Around that time, in 1994, the Chinese Government, alarmed by an increase in pseudoscience and superstitions in the post-Mao era, made a declaration decrying the deterioration of science education in the country, taking several measures to improve science education and to improve the prevalence of science and technology in courts. One of these efforts was to require the scientific authoritative journal Science and Technology Daily to carry an article critical of Hongcheng's invention, which had been previously rejected at several major Chinese publications. This created a growing publicity and opposition of Hongcheng's invention, silencing his supporters.

In 1995, Hongcheng refused an invitation to carry out a scientific appraisal of his invention at Beijing, and the notable scientist and debunker He Zuoxiu and 40 other scientists made a statement calling for the Chinese Government to investigate his claims. Hongcheng was eventually arrested, put to trial, and in 1998, was found guilty of fraud and deceit and condemned to 10 years of prison.

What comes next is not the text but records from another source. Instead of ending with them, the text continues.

===== config.mk =====
export PLATFORM = sky130hd
export DESIGN_NAME = lsu_top
export DESIGN_NICKNAME = d
export VERILOG_FILES = /design/src/logic/lsu_bus_pkg.sv /design/src/logic/lsu_op_pkg.sv /design/src/logic/lsu_rdata_align.sv /design/src/logic/lsu_req_format.sv /design/src/logic/lsu_top.sv /design/src/logic/lsu_txn_ctrl.sv
export SDC_FILE = /design/constraint.sdc
export NUM_CORES = 1
export LEC_CHECK = 0
export BUFFER_PORTS_ARGS = -buffer_cell sky130_fd_sc_hd__buf_2
export CAP_MARGIN = 10
export CELL_PAD_IN_SITES_DETAIL_PLACEMENT = 1
export CELL_PAD_IN_SITES_GLOBAL_PLACEMENT = 1
export CORE_UTILIZATION = 33
export DETAILED_ROUTE_END_ITERATION = 8
export MAX_ROUTING_LAYER = met4
export PLACE_DENSITY = 0.82
export SYNTH_ARGS = -nofsm -noshare
export SYNTH_HDL_FRONTEND = slang
export SYNTH_SLANG_ARGS = --single-unit

===== constraint.sdc =====
create_clock -name clk -period 2.3 [get_ports clk]
set_input_delay 0.23 -clock clk [delete_from_list [all_inputs] [get_ports clk]]
set_output_delay 0.23 -clock clk [all_outputs]
set_load 0.01 [all_outputs]

===== src/logic/lsu_bus_pkg.sv =====
// LSU data bus definitions

package lsu_bus_pkg;

  //////////////////////////////////////////////////
  // widths with a meaning on the bus side
  //////////////////////////////////////////////////

  typedef logic [31:0] addr_t;  // byte address
  typedef logic [31:0] word_t;  // one bus data word
  typedef logic [3:0]  be_t;    // one enable per byte lane

  // outstanding transfer count, 0 up to MAX_OUTSTANDING
  typedef logic [1:0] cnt_t;

  // transfers allowed in flight before the request is held off
  localparam cnt_t MAX_OUTSTANDING = 2'd2;

  //////////////////////////////////////////////////
  // address phase
  //////////////////////////////////////////////////

  // everything that must stay stable while req is high and gnt is low
  typedef struct packed {
    addr_t addr;   // word aligned on the second half of a split access
    logic  we;     // 1 = store
    be_t   be;     // byte lanes touched by this transfer
    word_t wdata;  // already rotated into the target lanes
  } bus_req_t;     // 69 bits

endpackage
===== src/design/instr_decoder.sv =====
`include "cpu_ctrl_consts.svh"

module instr_decoder (
    input  logic                  run_mode,
    input  cpu_ctrl_pkg::opcode_t ir,
    input  logic                  c,
    input  logic                  z,
    input  cpu_ctrl_pkg::beat_t   w,
    ctrl_word_if.src              run_word
);

    always_comb begin
        run_word.ldc       = 1'b0;
        run_word.ldz       = 1'b0;
        run_word.cin       = 1'b0;
        run_word.m         = 1'b0;
        run_word.abus      = 1'b0;
        run_word.drw       = 1'b0;
        run_word.pcinc     = 1'b0;
        run_word.lpc       = 1'b0;
        run_word.lar       = 1'b0;
        run_word.pcadd     = 1'b0;
        run_word.arinc     = 1'b0;
        run_word.selctl    = 1'b0;
        run_word.memw      = 1'b0;
        run_word.stop      = 1'b0;
        run_word.lir       = 1'b0;
        run_word.sbus      = 1'b0;
        run_word.mbus      = 1'b0;
        run_word.short_cyc = 1'b0;
        run_word.long_cyc  = 1'b0;
        run_word.s         = '0;
        run_word.sel       = '0;

        if (run_mode) begin
            // Fetch on W1
            run_word.lir   = w[0];
            run_word.pcinc = w[0];

            case (ir)
                `CPU_OP_ADD: begin
                    run_word.s    = `ALU_FN_ADD;
                    run_word.cin  = w[1];
                    run_word.abus = w[1];
                    run_word.drw  = w[1];
                    run_word.ldz  = w[1];
                    run_word.ldc  = w[1];
                end
                `CPU_OP_SUB: begin
                    run_word.s    = `ALU_FN_SUB;
                    run_word.abus = w[1];
                    run_word.drw  = w[1];
                    run_word.ldz  = w[1];
                    run_word.ldc  = w[1];
                end
                `CPU_OP_AND: begin
                    run_word.s    = `ALU_FN_AND;
                    run_word.m    = w[1];
                    run_word.abus = w[1];
                    run_word.drw  = w[1];
                    run_word.ldz  = w[1];
                end
                `CPU_OP_INC: begin
                    run_word.s    = `ALU_FN_INC;
                    run_word.abus = w[1];
                    run_word.drw  = w[1];
                    run_word.ldz  = w[1];
                    run_word.ldc  = w[1];
                end
                `CPU_OP_LD: begin
                    run_word.s        = `ALU_FN_PASS_A;
                    run_word.m        = w[1];
                    run_word.abus     = w[1];
                    run_word.lar      = w[1]; // Address from A
                    run_word.long_cyc = w[1];
                    run_word.drw      = w[2];
                    run_word.mbus     = w[2];
                end
                `CPU_OP_ST: begin
                    // B is the address on W2, A is the data on W3
                    run_word.s        = w[1] ? `ALU_FN_PASS_B : `ALU_FN_PASS_A;
                    run_word.m        = w[1] || w[2];
                    run_word.abus     = w[1] || w[2];
                    run_word.lar      = w[1];
                    run_word.long_cyc = w[1];
                    run_word.memw     = w[2];
                end
                `CPU_OP_JC: begin
                    run_word.pcadd = w[1] && c;
                end
                `CPU_OP_JZ: begin
                    run_word.pcadd = w[1] && z;
                end
                `CPU_OP_JMP: begin
                    run_word.s    = `ALU_FN_PASS_B;
                    run_word.m    = w[1];
                    run_word.abus = w[1];
                    run_word.lpc  = w[1];
                end
                `CPU_OP_OUT: begin
                    run_word.s    = `ALU_FN_PASS_A;
                    run_word.m    = w[1];
                    run_word.abus = w[1];
                end
                `CPU_OP_OR: begin
                    run_word.s    = `ALU_FN_OR;
                    run_word.m    = w[1];
                    run_word.abus = w[1];
                    run_word.drw  = w[1];
                    run_word.ldz  = w[1];
                end
                `CPU_OP_XOR: begin
                    run_word.s    = `ALU_FN_XOR;
                    run_word.m    = w[1];
                    run_word.abus = w[1];
                    run_word.drw  = w[1];
                    run_word.ldz  = w[1];
                end
                `CPU_OP_STP: begin
                    run_word.stop = w[1];
                end
                default: begin
                    run_word.s = '0; // NOP and unused codes
                end
            endcase
        end
    end

endmodule
==> src/mpg_display_pkg.sv <==
package mpg_display_pkg;

    // ======================================================================
    // Video widths and types
    // ======================================================================

    // One 8-bit colour channel
    typedef logic [7:0] colour_t;

    // Raster counter width that fits an 800-pixel line
    localparam int COUNT_W = 10;

    // Byte size of a mounted image
    typedef logic [63:0] file_size_t;

    // ======================================================================
    // Default 640x480 raster
    // ======================================================================

    // Horizontal timing in pixels
    localparam int DEF_H_ACTIVE     = 640;
    localparam int DEF_H_SYNC_START = 656;
    localparam int DEF_H_SYNC_END   = 751;
    localparam int DEF_H_TOTAL      = 800;

    // Vertical timing in lines
    localparam int DEF_V_ACTIVE     = 480;
    localparam int DEF_V_SYNC_START = 490;
    localparam int DEF_V_SYNC_END   = 491;
    localparam int DEF_V_TOTAL      = 525;

    // ======================================================================
    // Control defaults
    // ======================================================================

    // Decoder vsync rising edges needed before switching over
    localparam int DEF_LOCK_EDGES = 3;

    // Heartbeat counter width whose top bit drives the user LED
    localparam int DEF_HEARTBEAT_W = 25;

    // White level for the fallback picture
    localparam colour_t FALLBACK_COLOUR = '1;

endpackage
[config.mk]
export PLATFORM = sky130hd
export DESIGN_NAME = projection_filter_top
export DESIGN_NICKNAME = d
export VERILOG_FILES = /design/src/hdl/filter_pkg.sv /design/src/hdl/projection_filter_top.sv /design/src/hdl/bank_swap_ctrl.sv /design/src/hdl/filtered_ram_swappable.sv /design/src/hdl/fir_filter.sv /design/src/hdl/dual_port_ram.sv
export SDC_FILE = /design/constraint.sdc
export NUM_CORES = 2
export LEC_CHECK = 0
export BUFFER_PORTS_ARGS = -buffer_cell sky130_fd_sc_hd__buf_2
export CORE_UTILIZATION = 40
export CTS_BUF_LIST = sky130_fd_sc_hd__clkbuf_4
export DETAILED_ROUTE_END_ITERATION = 8
export PLACE_DENSITY = 0.55
export SLEW_MARGIN = 10
export SYNTH_ARGS = -nofsm -noshare
export SYNTH_HDL_FRONTEND = slang
export SYNTH_HIERARCHICAL = 1
export SYNTH_SLANG_ARGS = --single-unit
[constraint.sdc]
create_clock -name clk -period 10.5 [get_ports clk]
set_clock_uncertainty 0.1 [all_clocks]
set_input_delay 1.05 -clock clk [delete_from_list [all_inputs] [get_ports clk]]
set_output_delay 1.05 -clock clk [all_outputs]
set_load 0.01 [all_outputs]
[src/hdl/filter_pkg.sv]
package filter_pkg;

    // projection line geometry
    localparam int line_size = 32;
    localparam int s_width = 5;

    // sample widths, both signed
    localparam int raw_width = 16;
    localparam int filt_width = 16;

    // ramp filter
    localparam int fir_order = 8;
    localparam int coef_width = 12;
    localparam int coef_shift = 10;

    // pair sum bit, product, and growth over the five summed terms
    localparam int acc_width = raw_width + 1 + coef_width + 3;

    // read steps before the first write into a bank
    localparam int fill_delay = fir_order / 2;

    // discrete ramp kernel scaled by 2**coef_shift, centre at fir_order/2
    localparam logic signed [coef_width-1:0] fir_coefs [0:fir_order] = '{
        12'sd0, -12'sd46, 12'sd0, -12'sd415, 12'sd1024,
        -12'sd415, 12'sd0, -12'sd46, 12'sd0
    };

    // processing read addresses, one per port
    typedef struct packed {
        logic [s_width-1:0] s0;
        logic [s_width-1:0] s1;
    } proc_req_t;

    // filtered samples returned to processing
    typedef struct packed {
        logic signed [filt_width-1:0] v0;
        logic signed [filt_width-1:0] v1;
    } proc_data_t;

    typedef enum logic [1:0] {
        ready_s,
        delay_s,
        fill_s
    } fill_state_t;

endpackage
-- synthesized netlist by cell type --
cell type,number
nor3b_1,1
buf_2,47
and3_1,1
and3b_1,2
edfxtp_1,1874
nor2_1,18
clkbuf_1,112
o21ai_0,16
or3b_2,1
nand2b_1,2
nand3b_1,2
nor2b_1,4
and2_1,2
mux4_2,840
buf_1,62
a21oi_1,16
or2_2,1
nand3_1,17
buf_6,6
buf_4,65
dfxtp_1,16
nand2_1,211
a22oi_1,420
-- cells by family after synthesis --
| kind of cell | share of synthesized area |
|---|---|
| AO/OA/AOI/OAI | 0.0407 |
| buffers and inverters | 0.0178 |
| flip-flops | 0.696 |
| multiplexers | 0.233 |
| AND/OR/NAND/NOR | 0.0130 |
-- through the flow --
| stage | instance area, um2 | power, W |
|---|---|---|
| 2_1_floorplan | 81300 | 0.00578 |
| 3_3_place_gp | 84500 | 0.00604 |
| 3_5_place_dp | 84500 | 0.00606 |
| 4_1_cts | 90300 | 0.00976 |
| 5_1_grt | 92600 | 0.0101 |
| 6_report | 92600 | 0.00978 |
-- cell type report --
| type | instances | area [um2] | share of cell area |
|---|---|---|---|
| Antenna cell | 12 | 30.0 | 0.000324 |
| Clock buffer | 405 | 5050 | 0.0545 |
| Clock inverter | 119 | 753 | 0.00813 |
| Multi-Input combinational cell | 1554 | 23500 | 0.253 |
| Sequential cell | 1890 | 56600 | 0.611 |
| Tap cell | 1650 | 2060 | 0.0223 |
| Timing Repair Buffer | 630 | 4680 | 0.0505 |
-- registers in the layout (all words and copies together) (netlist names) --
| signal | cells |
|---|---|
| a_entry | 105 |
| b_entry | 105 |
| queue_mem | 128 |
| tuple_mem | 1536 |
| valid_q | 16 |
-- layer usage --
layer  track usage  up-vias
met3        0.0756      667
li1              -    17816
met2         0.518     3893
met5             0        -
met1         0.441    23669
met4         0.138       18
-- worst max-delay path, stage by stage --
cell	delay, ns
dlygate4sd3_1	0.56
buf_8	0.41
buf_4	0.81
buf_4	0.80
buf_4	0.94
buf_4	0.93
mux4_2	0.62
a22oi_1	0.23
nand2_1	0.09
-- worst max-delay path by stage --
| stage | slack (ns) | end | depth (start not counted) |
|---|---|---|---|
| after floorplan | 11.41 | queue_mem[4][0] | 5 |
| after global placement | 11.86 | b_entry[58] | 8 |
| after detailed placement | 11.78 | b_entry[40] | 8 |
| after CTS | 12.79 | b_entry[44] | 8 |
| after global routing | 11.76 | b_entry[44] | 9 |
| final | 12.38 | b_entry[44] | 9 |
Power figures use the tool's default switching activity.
## src/verilog/ft_types_pkg.sv

```systemverilog
`default_nettype none

package ft_types_pkg;

    localparam int NUM_WAYS = 4;

    // Odd, so the ways land on different slots.
    localparam int HASH_STRIDE = 5;

    typedef logic [95:0] tuple_t;
    typedef logic [7:0]  queue_id_t;
    typedef logic [15:0] pkt_len_t;
    typedef logic [31:0] hash_t;

    // Queue id of a packet that missed every way.
    localparam queue_id_t DROP_QUEUE = '1;

    typedef struct packed {
        logic      valid;
        tuple_t    tuple;
        queue_id_t queue_id;
    } flow_entry_t;

    typedef struct packed {
        tuple_t    tuple;
        queue_id_t queue_id;
        pkt_len_t  pkt_len;
    } pkt_meta_t;

    // XOR fold into awidth-bit chunks and add a per-way offset.
    function automatic hash_t way_index(tuple_t tuple, int way, int awidth);
        hash_t fold;
        hash_t mask;
        fold = '0;
        mask = (hash_t'(1) << awidth) - hash_t'(1);
        for (int i = 0; i < $bits(tuple_t); i++) begin
            fold[i % awidth] = fold[i % awidth] ^ tuple[i];
        end
        return (fold + hash_t'(way * HASH_STRIDE)) & mask;
    endfunction

endpackage

`default_nettype wire

```

## src/verilog/ft_ctrl_pkg.sv

```systemverilog
`default_nettype none

package ft_ctrl_pkg;

    import ft_types_pkg::*;

    typedef struct packed {
        tuple_t    tuple;
        queue_id_t queue_id;
    } flow_rule_t;

    typedef enum logic [1:0] {
        PLACE_UPDATED,
        PLACE_INSERTED,
        PLACE_TABLE_FULL
    } place_status_t;

    typedef enum logic [2:0] {
        P_IDLE,
        P_READ,
        P_WAIT,
        P_DECIDE,
        P_WRITE,
        P_ACK
    } place_state_t;

endpackage

`default_nettype wire

```

## src/verilog/flow_placer.sv

```systemverilog
`timescale 1ns/10ps
`default_nettype none

module flow_placer import ft_types_pkg::*, ft_ctrl_pkg::*; #(
    parameter int AWIDTH = 4
) (
    input  logic                clk,
    input  logic                rst,
    input  logic                ctrl_req,
    input  flow_rule_t          ctrl_rule,
    output logic                ctrl_ack,
    output place_status_t       ctrl_status,
    output logic [31:0]         eviction_cnt,
    output logic [AWIDTH-1:0]   wr_addr [NUM_WAYS],
    output logic [NUM_WAYS-1:0] wr_rd,
    output logic [NUM_WAYS-1:0] wr_en,
    output flow_entry_t         wr_data,
    input  flow_entry_t         wr_entry [NUM_WAYS]
);

    place_state_t        state;
    flow_rule_t          rule_q;
    hash_t               way_hash [NUM_WAYS];
    logic [NUM_WAYS-1:0] hit;
    logic [NUM_WAYS-1:0] empty;
    logic [NUM_WAYS-1:0] hit_q;
    logic [NUM_WAYS-1:0] empty_q;
    logic [NUM_WAYS-1:0] sel_q;
    place_status_t       status_q;

    for (genvar w = 0; w < NUM_WAYS; w++) begin : g_way
        assign way_hash[w] = way_index(rule_q.tuple, w, AWIDTH);
        assign wr_addr[w]  = way_hash[w][AWIDTH-1:0];
        assign hit[w]      = wr_entry[w].valid && (wr_entry[w].tuple == rule_q.tuple);
        assign empty[w]    = !wr_entry[w].valid;
    end

    assign ctrl_ack    = (state == P_ACK);
    assign ctrl_status = status_q;
    assign wr_rd       = {NUM_WAYS{state == P_READ}};
    assign wr_en       = (state == P_WRITE) ? sel_q : '0;
    assign wr_data     = '{valid: 1'b1, tuple: rule_q.tuple, queue_id: rule_q.queue_id};

    always_ff @(posedge clk) begin
        if (rst) begin
            state        <= P_IDLE;
            eviction_cnt <= '0;
        end else begin
            case (state)
                P_IDLE: begin
                    if (ctrl_req) begin
                        state <= P_READ;
                    end
                end
                P_READ: state <= P_WAIT;
                P_WAIT: state <= P_DECIDE;
                P_DECIDE: state <= P_WRITE;
                P_WRITE: begin
                    // Refusals are counted and nothing is evicted.
                    if (status_q == PLACE_TABLE_FULL) begin
                        eviction_cnt <= eviction_cnt + 32'd1;
                    end
                    state <= P_ACK;
                end
                P_ACK: begin
                    if (!ctrl_req) begin
                        state <= P_IDLE;
                    end
                end
                default: state <= P_IDLE;
            endcase
        end
    end

    always_ff @(posedge clk) begin
        case (state)
            P_IDLE: rule_q <= ctrl_rule;
            P_WAIT: begin
                hit_q   <= hit;
                empty_q <= empty;
            end
            // Update beats insert and the lowest way wins.
            P_DECIDE: begin
                if (|hit_q) begin
                    sel_q    <= hit_q & (~hit_q + NUM_WAYS'(1));
                    status_q <= PLACE_UPDATED;
                end else if (|empty_q) begin
                    sel_q    <= empty_q & (~empty_q + NUM_WAYS'(1));
                    status_q <= PLACE_INSERTED;
                end else begin
                    sel_q    <= '0;
                    status_q <= PLACE_TABLE_FULL;
                end
            end
            default: ;
        endcase
    end

endmodule

`default_nettype wire

```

==Invention and initial experiments==
Wang Hongcheng was a bus driver from Harbin, a former soldier with ninth-grade education and no scientific training. In 1983, he claimed that he invented a liquid that could transform a liter of regular water into a fuel by simply adding two or three drops of his liquid, and that this resulting fuel was as combustible as petrol. Hongcheng called it "the fifth greatest invention of China", in a reference to the four Great Inventions of China, and his invention became more popular, finally reaching on 28 January 1993 the front pages of a major national newspaper. In the winter of 1985, Wang showed this technique in Beijing, Hebei, Zhejiang and Shanghai.

==Hongcheng Magic Liquid company==
The Chinese security and military departments started to look into his claims and funded his research. In 1992–1993, Hongcheng founded a company called Hongcheng Magic Liquid to manufacture his product and raised a total of 300 million yuan (US$37 million). No product, working or otherwise, was ever commercially released.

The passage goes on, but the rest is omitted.